`src/rtl/sa_psum_deskew.sv`:
```
// Drain-side collector for the systolic array: removes the per-column skew from
// the saturated partial sums, checks row alignment and buffers rows in an FWFT FIFO.
module sa_psum_deskew #(
    parameter int NUM_COLS      = 4,
    parameter int ADD_DATAWIDTH = 8,
    parameter int FIFO_DEPTH    = 4
) (
    input  logic                              clk,
    input  logic                              rstn,
    input  logic                              i_clear,
    input  logic [NUM_COLS-1:0]               i_psum_valid,
    input  logic [NUM_COLS*ADD_DATAWIDTH-1:0] i_psum,
    output logic                              o_valid,
    input  logic                              i_ready,
    output logic [NUM_COLS*ADD_DATAWIDTH-1:0] o_row,
    output logic [$clog2(FIFO_DEPTH+1)-1:0]   o_count,
    output logic                              o_overflow,
    output logic                              o_skew_err
);
    localparam int W     = ADD_DATAWIDTH;
    localparam int ROW_W = NUM_COLS * W;
    localparam int PTR_W = $clog2(FIFO_DEPTH);
    localparam int CNT_W = $clog2(FIFO_DEPTH + 1);

    logic [NUM_COLS-1:0] dv;
    logic [ROW_W-1:0]    drow;

    // Column c waits NUM_COLS-1-c cycles so every column of a row lines up with the last one.
    for (genvar c = 0; c < NUM_COLS; c++) begin : g_col
        localparam int D = NUM_COLS - 1 - c;
        if (D == 0) begin : g_pass
            assign dv[c]          = i_psum_valid[c];
            assign drow[c*W +: W] = i_psum[c*W +: W];
        end else begin : g_dly
            logic [D-1:0]        v_q;
            logic signed [W-1:0] d_q [D];

            always_ff @(posedge clk or negedge rstn) begin
                if (!rstn) begin
                    v_q <= '0;
                    for (int k = 0; k < D; k++) d_q[k] <= '0;
                end else if (i_clear) begin
                    v_q <= '0;
                    for (int k = 0; k < D; k++) d_q[k] <= '0;
                end else begin
                    v_q[0] <= i_psum_valid[c];
                    d_q[0] <= i_psum[c*W +: W];
                    for (int k = 1; k < D; k++) begin
                        v_q[k] <= v_q[k-1];
                        d_q[k] <= d_q[k-1];
                    end
                end
            end

            assign dv[c]          = v_q[D-1];
            assign drow[c*W +: W] = d_q[D-1];
        end
    end

    logic [ROW_W-1:0] mem_q [FIFO_DEPTH];
    logic [PTR_W-1:0] wr_ptr_q, wr_ptr_d, rd_ptr_q, rd_ptr_d;
    logic [CNT_W-1:0] cnt_q, cnt_d;
    logic             ovf_q, ovf_d, skew_q, skew_d;
    logic             row_all, row_any, full, rd_en, wr_en;

    always_comb begin
        row_all  = &dv;
        row_any  = |dv;
        full     = (cnt_q == CNT_W'(FIFO_DEPTH));
        rd_en    = (cnt_q != '0) && i_ready;
        // A full FIFO still takes a row when the head leaves in the same cycle.
        wr_en    = row_all && (!full || rd_en);
        wr_ptr_d = wr_ptr_q;
        rd_ptr_d = rd_ptr_q;
        cnt_d    = cnt_q;
        ovf_d    = ovf_q;
        skew_d   = skew_q;
        if (i_clear) begin
            wr_ptr_d = '0;
            rd_ptr_d = '0;
            cnt_d    = '0;
            ovf_d    = 1'b0;
            skew_d   = 1'b0;
        end else begin
            if (wr_en) wr_ptr_d = wr_ptr_q + PTR_W'(1);
            if (rd_en) rd_ptr_d = rd_ptr_q + PTR_W'(1);
            cnt_d = cnt_q + CNT_W'(wr_en) - CNT_W'(rd_en);
            if (row_all && full && !rd_en) ovf_d = 1'b1;
            if (row_any && !row_all) skew_d = 1'b1;
        end
    end

    always_ff @(posedge clk or negedge rstn) begin
        if (!rstn) begin
            wr_ptr_q <= '0;
            rd_ptr_q <= '0;
            cnt_q    <= '0;
            ovf_q    <= 1'b0;
            skew_q   <= 1'b0;
            for (int i = 0; i < FIFO_DEPTH; i++) mem_q[i] <= '0;
        end else begin
            wr_ptr_q <= wr_ptr_d;
            rd_ptr_q <= rd_ptr_d;
            cnt_q    <= cnt_d;
            ovf_q    <= ovf_d;
            skew_q   <= skew_d;
            if (i_clear) begin
                for (int i = 0; i < FIFO_DEPTH; i++) mem_q[i] <= '0;
            end else if (wr_en) begin
                mem_q[wr_ptr_q] <= drow;
            end
        end
    end

    assign o_valid    = (cnt_q != '0);
    assign o_row      = mem_q[rd_ptr_q];
    assign o_count    = cnt_q;
    assign o_overflow = ovf_q;
    assign o_skew_err = skew_q;

endmodule

```
`config.mk`:
```
export PLATFORM = sky130hd
export DESIGN_NAME = sa_psum_deskew
export DESIGN_NICKNAME = d
export VERILOG_FILES = /design/src/rtl/sa_psum_deskew.sv
export SDC_FILE = /design/constraint.sdc
export NUM_CORES = 1
export LEC_CHECK = 0
export ABC_AREA = 1
export ABC_CLOCK_PERIOD_IN_PS = 2400
export BUFFER_PORTS_ARGS = -buffer_cell sky130_fd_sc_hd__buf_2
export CORE_MARGIN = 2
export CORE_UTILIZATION = 60
export DETAILED_ROUTE_END_ITERATION = 10
export PLACE_DENSITY_LB_ADDON = 0.12
export SLEW_MARGIN = 20
export SYNTH_ARGS = -nofsm -noshare
export SYNTH_HDL_FRONTEND = slang
export SYNTH_SLANG_ARGS = --single-unit
```
`constraint.sdc`:
```
create_clock -name clk -period 2.4 [get_ports clk]
set_input_delay 0.24 -clock clk [delete_from_list [all_inputs] [get_ports clk]]
set_output_delay 0.24 -clock clk [all_outputs]
set_load 0.02 [all_outputs]
```
# Word-level counts from Yosys, hierarchy flattened
# Index checks and enable logic that the tools add are counted.
dict set report totals {
  register_bits 191
  latch_bits 0
  ramBits 0
  mem_bits_ro 0
  input_bits 40
  output_inout_bits 38
  word_cells 68
  mem_count 0
}
dict set report classes {
  addsub 4
  multipliers 0
  n_div 0
  n_lt_le_gt_ge 3
  n_eq_ne 1
  n_shift 0
  n_mux 23
  bitwise_logic 2
  n_reduce_logical 17
}
# cell n
set ops {}
lappend ops {{128-bit 2-to-1 mux} 2}
lappend ops {{128-bit bitwise mux} 1}
lappend ops {{32-bit 2-to-1 mux} 3}
lappend ops {{32-bit binary-select mux with 2-bit select} 1}
lappend ops {{32-bit demux with 2-bit select} 1}
lappend ops {{24-bit 2-to-1 mux} 1}
lappend ops {{16-bit 2-to-1 mux} 1}
lappend ops {{2-bit 2-to-1 mux} 5}
lappend ops {{8-bit 2-to-1 mux} 1}
lappend ops {{2-bit nonzero test} 4}
lappend ops {{3-bit >= comparator (second input constant)} 2}
lappend ops {{1-bit logical AND} 6}
lappend ops {{3-bit 2-to-1 mux} 2}
lappend ops {{2-bit inverter with 3-bit output} 2}
lappend ops {{1-bit 2-to-1 mux} 5}
lappend ops {{2-bit by 1-bit adder with 2-bit output (second input constant)} 2}
lappend ops {{4-bit AND reduction} 1}
lappend ops {{4-bit OR reduction} 1}
lappend ops {{3-bit by 1-bit adder with 3-bit output} 1}
lappend ops {{3-bit == test (second input constant)} 1}
lappend ops {{1-bit logical NOT} 3}
lappend ops {{3-bit by 1-bit < comparator with 1-bit output (second input constant)} 1}
lappend ops {{3-bit nonzero test} 1}
lappend ops {{3-bit by 1-bit subtractor with 3-bit output} 1}
lappend ops {{1-bit logical OR} 1}

# Longest topological paths before layout
dict set report depth {
  depth_word 8
  mapped_depth 12
  ltp_nobuf 12
}

# Worst setup path after synthesis
# OpenSTA, ideal clock, no wires.
dict set report synth_timing {
  kind {register to register}
  start {reg cnt_q[1] (netlist: o_count[1])}
  end {reg cnt_q[2] (netlist: o_count[2])}
  setup_ps 117
  t_arrival_ps 1972
  required_ps 2283
  slack_ps 311
  path_stages_with_launch 12
  n_path_buf 0
  synth_period_minus_slack_ps 2089
  path_cell_list {dfrtp_1 nor2_1 nand2_1 nand2_1 inv_1 ha_1 inv_1 ha_1 inv_1 fa_1 nor2_1 nor2_1}
}
dict set report synth_via {
  elab_chain_cells 7
  elab_cells_between_ends 9
  cone_classes {add/sub: 2; eq/ne: 1; mux: 1; reduce/logical: 5}
}
# item line_no
set synth_rtl {}
lappend synth_rtl {{start, declared} 62} ;# logic [CNT_W-1:0] cnt_q, cnt_d;
lappend synth_rtl {{start signal, assigned} 104} ;# cnt_q <= cnt_d;
lappend synth_rtl {{3-bit nonzero test *} -}
lappend synth_rtl {{named net o_valid} 13} ;# output logic o_valid,
lappend synth_rtl {{1-bit logical AND *} 70} ;# rd_en = (cnt_q != '0) && i_ready;
lappend synth_rtl {{1-bit logical OR} 72} ;# wr_en = row_all && (!full || rd_en);
lappend synth_rtl {{1-bit logical AND} 72}
lappend synth_rtl {{3-bit by 1-bit adder with 3-bit output} 87} ;# cnt_d = cnt_q + CNT_W'(wr_en) - CNT_W'(rd_en);
lappend synth_rtl {{3-bit by 1-bit subtractor with 3-bit output *} 87}
lappend synth_rtl {{3-bit 2-to-1 mux *} 78} ;# if (i_clear) begin
lappend synth_rtl {{named net cnt_d[2]} 62}
# The timed path passes the listed nets; every way through them passes the cells marked *.
# A chain may end at the register's enable or synchronous reset.

# Worst setup path in the final report
dict set report layout_timing {
  start {reg rd_ptr_q[0]}
  end {out o_row[14]}
}
dict set report layout_via {
  elab_chain_cells 4
}
# item line_no
set layout_rtl {}
lappend layout_rtl {{start, declared} 61} ;# logic [PTR_W-1:0] wr_ptr_q, wr_ptr_d, rd_ptr_q, rd_ptr_d;
lappend layout_rtl {{start signal, assigned} 103} ;# rd_ptr_q <= rd_ptr_d;
lappend layout_rtl {{2-bit inverter with 3-bit output (not written as such)} 116} ;# assign o_row = mem_q[rd_ptr_q];
lappend layout_rtl {{32-bit binary-select mux with 2-bit select} 116}
lappend layout_rtl {{32-bit 2-to-1 mux (not written as such) (2 in a row)} 116}
lappend layout_rtl {{end, declared} 15} ;# output logic [NUM_COLS*ADD_DATAWIDTH-1:0] o_row,
# No other way between the ends. The select of a mux whose other input is x is not followed.

==> results.sh <==
export IMPL_overflow=0
export IMPL_ys_seq_area_frac=0.546
export IMPL_ant_nets=0
export IMPL_numPortBuffers=77
export IMPL_power_density_nw_per_um2=812
export IMPL_synth_async_sr_flop_share=1.00
export IMPL_min_path_type="in2reg"
export IMPL_clk_latency_ns=0.45
export IMPL_yosysWarnings=0
export IMPL_antenna_found_initial=0
export IMPL_crit_arrival_ns=2.00
export IMPL_cts_buffers=17
export IMPL_regToRegSetupSlack_ns=0.29
export IMPL_maxSlewHeadroom=0.613
export IMPL_dieArea_um2=15600
export IMPL_cp_cell_sequence="inv_1 -> buf_12 -> o21ai_0 -> o22ai_1 -> buf_2"
export IMPL_grt_max_degree=117
export IMPL_fin_crit_ns=2.24
export IMPL_synth_area_per_cell_um2=8.15
export IMPL_clk_path_buf_depth=2
export IMPL_setup_slack_ns=0.161
export IMPL_synth_most_common_cell="nand2_1"
export IMPL_nNetsFinal=1191
export IMPL_dieWidth_um=125
export IMPL_synth_main_ff_cell="dfrtp_1"
export IMPL_fin_util=0.699
export IMPL_synth_fp_nets=1121
export IMPL_grt_pass1_wl_mm=35.6
export IMPL_via_count=7368
export IMPL_postCtsSetupRepairBufs=0
export IMPL_yosys_area_top_type="dfrtp_1"
export IMPL_syn_inst=1074
export IMPL_worstPathRequired_ns=2.16
export IMPL_htreeDepth=4
export IMPL_die_y_um=125
export IMPL_globalRouteTotalUtil=0.287
export IMPL_rows=44
export IMPL_multi_input_area_um2=3190
export IMPL_hold_slack_ns=0.00447
export IMPL_dp_slack_ns=0.292
export IMPL_fin_crit_sh=0.933
export IMPL_synth_area_leaders="dfrtp_1 (55%), nand2_1 (12%), nand3_1 (7.7%), nor2_1 (6.6%), inv_1 (4.3%)"
export IMPL_diodes=0
export IMPL_fin_worst_skew_ns=0.0171
export IMPL_cts_tree="built"
export IMPL_drive_above_1_share=0.125
export IMPL_rsz0062_at_grt="false"
export IMPL_ys_types=25
export IMPL_p_leak_nw=5.56
export IMPL_start_util=0.609
export IMPL_vias_per_cell=5.49
export IMPL_outcome="finished, final reports clean"
export IMPL_cts_reportedPaths_clkPinSlew_ns=0.07
export IMPL_critical_path_max_stage_delay_ns=0.55
export IMPL_clock_sinks=191
export IMPL_max_cap_violations=0
export IMPL_io_pins=78
export IMPL_synthToLayoutAreaGrowth_pct=14.7
export IMPL_grt_pass1_vias=7081
export IMPL_worstMarginPinSlew_ns=0.581
export IMPL_wl_per_cell_um=15.9
export IMPL_setup_viol=0
export IMPL_ys_ff_latch=191
export IMPL_synth_area_um2=8750
export IMPL_path_class="reg2out"
export IMPL_gp_congestion=0.790
export IMPL_drc=0
export IMPL_synth_common_cells="nand2_1 (270), dfrtp_1 (191), nor2_1 (153), nand3_1 (134), inv_1 (100)"
export IMPL_drt_pass1_iter_count=6
export IMPL_regArea_um2=4780
export IMPL_crit_path_max_fanout=52
export IMPL_synth_edf_count=0
export IMPL_wl_mm=21.3
export IMPL_worstSetupEndpointType="output pin"
export IMPL_core_area_um2=14400
export IMPL_irDropWorstVdd_mv=0.622
export IMPL_start_kind="register"
export IMPL_setup_tns_final_ns=0
export IMPL_max_freq_mhz=447
export IMPL_drv_slew=0
export IMPL_hold_viol_final=0
export IMPL_dp_hpwl_mm=12.3
export IMPL_root_buffer="clkbuf_16"
export IMPL_netlist_area_leader_share=0.546
export IMPL_cp_slowest_cell="dfrtp_2"
export IMPL_drt_iter0_markers=880
export IMPL_fill_cells=1166
## through the flow
step	std cells	cell area, um2	total power [mW]
global placement	1286	9230	5.37
detailed placement	1286	9230	5.38
global route	1341	10000	8.52
CTS	1341	10000	8.17
floorplan	1074	8750	4.71
finish	1341	10000	8.16
## kinds of logic after synthesis
logic type | after synthesis | share of synthesized area
flops | 191 | 0.546
buf+inv | 176 | 0.0895
fa+ha+maj | 7 | 0.0109
simple gates | 597 | 0.289
xor+xnor | 2 | 0.00200
compound gates | 101 | 0.0625
## routing by layer
layer | wire, um | track usage
met1 | 9450 | 0.409
met2 | 9970 | 0.444
met3 | 1490 | 0.0558
met4 | 399 | 0.100
met5 | 0 | 0
## critical path, delay by kind of cell (launching register included)
| family | cells | cell delay (ns) |
|---|---|---|
| AOI/OAI and AO/OA | 2 | 0.35 |
| buffers and inverters | 3 | 0.66 |
| DFF | 1 | 0.55 |
## area by class of cell
| cell class | instances | area share |
|---|---|---|
| sequential | 191 | 0.476 |
| multi-input combinational | 707 | 0.318 |
| tap | 184 | 0.0229 |
| clock buffer | 19 | 0.0451 |
| inverter | 106 | 0.0406 |
| timing repair buffer | 121 | 0.0847 |
| clock inverter | 13 | 0.0128 |
## layout by cell type (no fill, tap or decap), types with 2 or more instances in the layout
cell type and instances:
buf_12 5, buf_2 75, buf_4 16, clkbuf_16 17, clkbuf_8 3, clkinv_2 2, clkinv_4 4, dfrtp_1 190
dlygate4sd3_1 23, ha_1 6, inv_1 100, inv_2 2, inv_4 4, inv_6 4, nand2_1 270, nand3_1 134
nand3_4 4, nor2_1 153, nor3_1 32, o21ai_0 67, o22ai_1 32, xor2_1 2
## path summary, 6_finish.rpt
| path | start | cells after the start | endpoint |
|---|---|---|---|
| max | rd_ptr_q[0] | 5 | o_row[14] |
| min | i_psum[5] | 3 | g_col[0].g_dly.d_q[21] |
| max reg2reg | o_count[0] | 11 | o_count[2] |
| min reg2reg | g_col[1].g_dly.d_q[15] | 2 | drow[15] |
| max in group asynchronous | rstn | 3 | rd_ptr_q[0] |
| min in group asynchronous | rstn | 2 | mem_q[70] |
## flip-flops by register name (all words and copies together) (netlist names), 2 cells and up
register         cells
drow                16
g_col.g_dly.d_q     32
g_col.g_dly.v_q      6
mem_q              128
o_count              3
rd_ptr_q             2
wr_ptr_q             2
## where the power goes
| group | switching (mW) | internal (mW) |
|---|---|---|
| logic | 1.34 | 0.654 |
| registers | 0.0862 | 3.29 |
| clock network | 1.27 | 1.51 |
| total | 2.70 | 5.46 |
## repair_timing
item / 4_1_cts / 5_1_grt
endpoints found under the hold margin: 83 / 0
endpoints found under the setup margin: 0 / 1
hold buffers: 23 / 0
gates resized for setup: 0 / 1
Note: power is estimated with default switching activity, not from simulation.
+ + + + + + +
> _Problem to solve_: Reproduce, word for word and in full, only the lines above that start at the line with "export IMPL_dp_hpwl_mm=12.3" and run through the line with "buf_12 5, buf_2", both ends included.

> _Result of this exercise_:
export IMPL_dp_hpwl_mm=12.3
export IMPL_root_buffer="clkbuf_16"
export IMPL_netlist_area_leader_share=0.546
export IMPL_cp_slowest_cell="dfrtp_2"
export IMPL_drt_iter0_markers=880
export IMPL_fill_cells=1166
## through the flow
step	std cells	cell area, um2	total power [mW]
global placement	1286	9230	5.37
detailed placement	1286	9230	5.38
global route	1341	10000	8.52
CTS	1341	10000	8.17
floorplan	1074	8750	4.71
finish	1341	10000	8.16
## kinds of logic after synthesis
logic type | after synthesis | share of synthesized area
flops | 191 | 0.546
buf+inv | 176 | 0.0895
fa+ha+maj | 7 | 0.0109
simple gates | 597 | 0.289
xor+xnor | 2 | 0.00200
compound gates | 101 | 0.0625
## routing by layer
layer | wire, um | track usage
met1 | 9450 | 0.409
met2 | 9970 | 0.444
met3 | 1490 | 0.0558
met4 | 399 | 0.100
met5 | 0 | 0
## critical path, delay by kind of cell (launching register included)
| family | cells | cell delay (ns) |
|---|---|---|
| AOI/OAI and AO/OA | 2 | 0.35 |
| buffers and inverters | 3 | 0.66 |
| DFF | 1 | 0.55 |
## area by class of cell
| cell class | instances | area share |
|---|---|---|
| sequential | 191 | 0.476 |
| multi-input combinational | 707 | 0.318 |
| tap | 184 | 0.0229 |
| clock buffer | 19 | 0.0451 |
| inverter | 106 | 0.0406 |
| timing repair buffer | 121 | 0.0847 |
| clock inverter | 13 | 0.0128 |
## layout by cell type (no fill, tap or decap), types with 2 or more instances in the layout
cell type and instances:
buf_12 5, buf_2 75, buf_4 16, clkbuf_16 17, clkbuf_8 3, clkinv_2 2, clkinv_4 4, dfrtp_1 190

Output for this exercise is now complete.